Napoleón pasó a ser el más famoso de los confinados. Su cárcel fue la isla. A la derrota política y militar se le sumaba la física, intentaron acabar con él tras haberse convertido en un hombre odiado, además de por los ingleses, por prusianos, austriacos, rusos y españoles. Cuando el 17 de julio de 1821 atracó el Northumberland, la nave de la Royal Navy que lo llevó hasta Santa Elena, el hombre que tuvo Europa a sus pies sabía que aquella iba a ser su última morada. Estaba condenado a morir allí. Con él estuvo un pequeño grupo de seguidores, los mismos que lo ayudaron en la redacción de su autobiografía, el denominado “Memorial de Santa Elena” donde quiso dejar constancia de su versión de la historia antes de que otros se la robaran.
Los primeros días, el que fuera emperador los pasó durmiendo en una pequeña habitación junto a un granero gracias a la buena disposición de sus propietarios, la familia de William Balcombe, un comerciante local. Su hija Betsy, al saber francés, se convirtió en una de las pocas personas de la isla con las que Napoléon pudo entablar alguna conversación. De todo ello, la joven dejaría testimonio en un interesante libro de memorias donde recoge las varias conversaciones que mantuvo con Bonaparte. Todo aquello era visto con malos ojos por el gobernador de Santa Elena que sospechaba que el preso usaba a los Balcombe como vehículo para el envío de mensajes secretos.
Muy poco después el confinado de Santa Elena fue alojado en Longwood House, la que era residencia del vicegobernador de la isla. Los ingleses admitieron que la villa no estaba preparada para alojar a tan ilustre huésped, pero no hubo mejor solución. Allí pasó su tiempo Napoleón Bonaparte. Esa fue su jaula de oro, en la que pudo escribir y jugar al billar, además de pasear por el exterior.

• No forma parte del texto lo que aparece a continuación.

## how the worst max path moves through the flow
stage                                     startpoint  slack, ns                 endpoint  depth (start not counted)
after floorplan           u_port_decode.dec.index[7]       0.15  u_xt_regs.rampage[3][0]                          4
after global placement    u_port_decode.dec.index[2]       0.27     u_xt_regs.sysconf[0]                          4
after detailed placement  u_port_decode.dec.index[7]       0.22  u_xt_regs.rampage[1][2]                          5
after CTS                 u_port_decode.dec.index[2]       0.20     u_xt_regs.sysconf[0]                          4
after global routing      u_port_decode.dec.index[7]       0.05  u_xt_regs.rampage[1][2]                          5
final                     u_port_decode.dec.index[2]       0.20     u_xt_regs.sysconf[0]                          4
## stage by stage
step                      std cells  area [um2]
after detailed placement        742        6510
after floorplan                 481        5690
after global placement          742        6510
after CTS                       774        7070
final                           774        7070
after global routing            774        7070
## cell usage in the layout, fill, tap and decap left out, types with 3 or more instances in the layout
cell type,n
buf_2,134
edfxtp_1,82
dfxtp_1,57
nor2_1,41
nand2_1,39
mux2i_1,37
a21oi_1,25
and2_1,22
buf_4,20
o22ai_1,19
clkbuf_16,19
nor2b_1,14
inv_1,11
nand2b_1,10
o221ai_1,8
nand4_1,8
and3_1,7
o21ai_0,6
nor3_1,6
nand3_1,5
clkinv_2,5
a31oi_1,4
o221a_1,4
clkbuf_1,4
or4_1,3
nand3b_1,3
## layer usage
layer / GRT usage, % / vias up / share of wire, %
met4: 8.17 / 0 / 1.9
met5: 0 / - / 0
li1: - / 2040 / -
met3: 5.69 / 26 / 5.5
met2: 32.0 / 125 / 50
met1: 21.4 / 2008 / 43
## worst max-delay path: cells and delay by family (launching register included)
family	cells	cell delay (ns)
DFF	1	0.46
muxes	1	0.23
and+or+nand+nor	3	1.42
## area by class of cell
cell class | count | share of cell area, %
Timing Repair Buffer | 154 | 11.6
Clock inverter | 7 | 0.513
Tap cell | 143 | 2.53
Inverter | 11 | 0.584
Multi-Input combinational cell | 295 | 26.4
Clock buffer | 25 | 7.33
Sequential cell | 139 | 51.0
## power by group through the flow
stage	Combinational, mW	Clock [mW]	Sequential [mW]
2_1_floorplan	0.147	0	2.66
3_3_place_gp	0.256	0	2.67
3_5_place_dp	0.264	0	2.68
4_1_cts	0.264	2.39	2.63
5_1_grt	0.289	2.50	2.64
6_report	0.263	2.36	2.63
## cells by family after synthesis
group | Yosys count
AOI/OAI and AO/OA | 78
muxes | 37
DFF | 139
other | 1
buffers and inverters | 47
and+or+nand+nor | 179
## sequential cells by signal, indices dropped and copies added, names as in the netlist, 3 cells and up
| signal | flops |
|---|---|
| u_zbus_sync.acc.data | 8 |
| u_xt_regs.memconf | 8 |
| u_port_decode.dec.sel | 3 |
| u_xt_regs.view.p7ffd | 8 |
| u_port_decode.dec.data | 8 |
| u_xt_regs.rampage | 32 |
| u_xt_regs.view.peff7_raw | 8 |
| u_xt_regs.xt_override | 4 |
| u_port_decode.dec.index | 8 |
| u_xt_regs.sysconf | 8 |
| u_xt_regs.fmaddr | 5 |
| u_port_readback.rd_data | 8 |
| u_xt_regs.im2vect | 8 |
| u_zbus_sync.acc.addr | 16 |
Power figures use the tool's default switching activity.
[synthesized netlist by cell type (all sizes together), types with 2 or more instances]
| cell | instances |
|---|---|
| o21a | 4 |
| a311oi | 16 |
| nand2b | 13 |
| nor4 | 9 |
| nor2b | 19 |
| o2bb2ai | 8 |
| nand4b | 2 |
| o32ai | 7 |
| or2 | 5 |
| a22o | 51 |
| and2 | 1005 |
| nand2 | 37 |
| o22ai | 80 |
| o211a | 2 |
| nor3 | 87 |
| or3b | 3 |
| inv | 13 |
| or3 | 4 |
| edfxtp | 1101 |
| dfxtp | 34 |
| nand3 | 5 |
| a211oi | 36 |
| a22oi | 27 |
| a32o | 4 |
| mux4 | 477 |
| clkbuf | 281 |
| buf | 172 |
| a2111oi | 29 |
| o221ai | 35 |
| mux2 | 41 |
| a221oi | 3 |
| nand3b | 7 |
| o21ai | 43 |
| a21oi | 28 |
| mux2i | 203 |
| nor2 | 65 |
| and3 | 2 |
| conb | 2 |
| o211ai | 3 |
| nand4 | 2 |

Seis fueron los años que el hombre que soñó con conquistar el mundo pasó en la isla hasta su muerte. El propio Napoleón sospechaba que padecía un cáncer de estómago, la misma enfermedad que acabó con la vida de su padre. Igualmente no son pocos los que sospechan que el emperador fue envenenado con arsénico por los ingleses. La especulación se sigue manteniendo hoy en día. Lo único cierto es que Napoleón Bonaparte murió el 5 de mayo de 1821, a las 17:49 horas. A su alrededor estaban junto al lecho de muerte los médicos que lo atendían y los pocos militares fieles que fueron con él hasta esa isla perdida en mitad del Océano Atlántico. Dicen que en sus últimas palabras se refirió a Francia y a Josefina, su gran amor.
A los pocos días, Napoleón, después de que se le pudiera realizar una máscara mortuoria, fue enterrado en la isla. A la fiel Betsy le legó un mechón de su cabello que la joven guardó toda su vida como un valioso tesoro. Los restos de Napoleón regresaron a Francia en 1840 como si fuera un héroe. Fue enterrado en Les Invalides en París.
Santa Elena es hoy una isla que puede visitarse, aunque no son muchos los turistas que se atreven a realizar tan largo y costoso viaje. En su mayoría son jubilados británicos curiosos por saber de las últimas aventuras napoleónicas. Por otra parte, Longwood House es la única zona de Santa Elena que en la actualidad es propiedad del gobierno francés. Es como si Napoleón hubiera logrado una victoria después de muerto, después de haber sido confinado allí.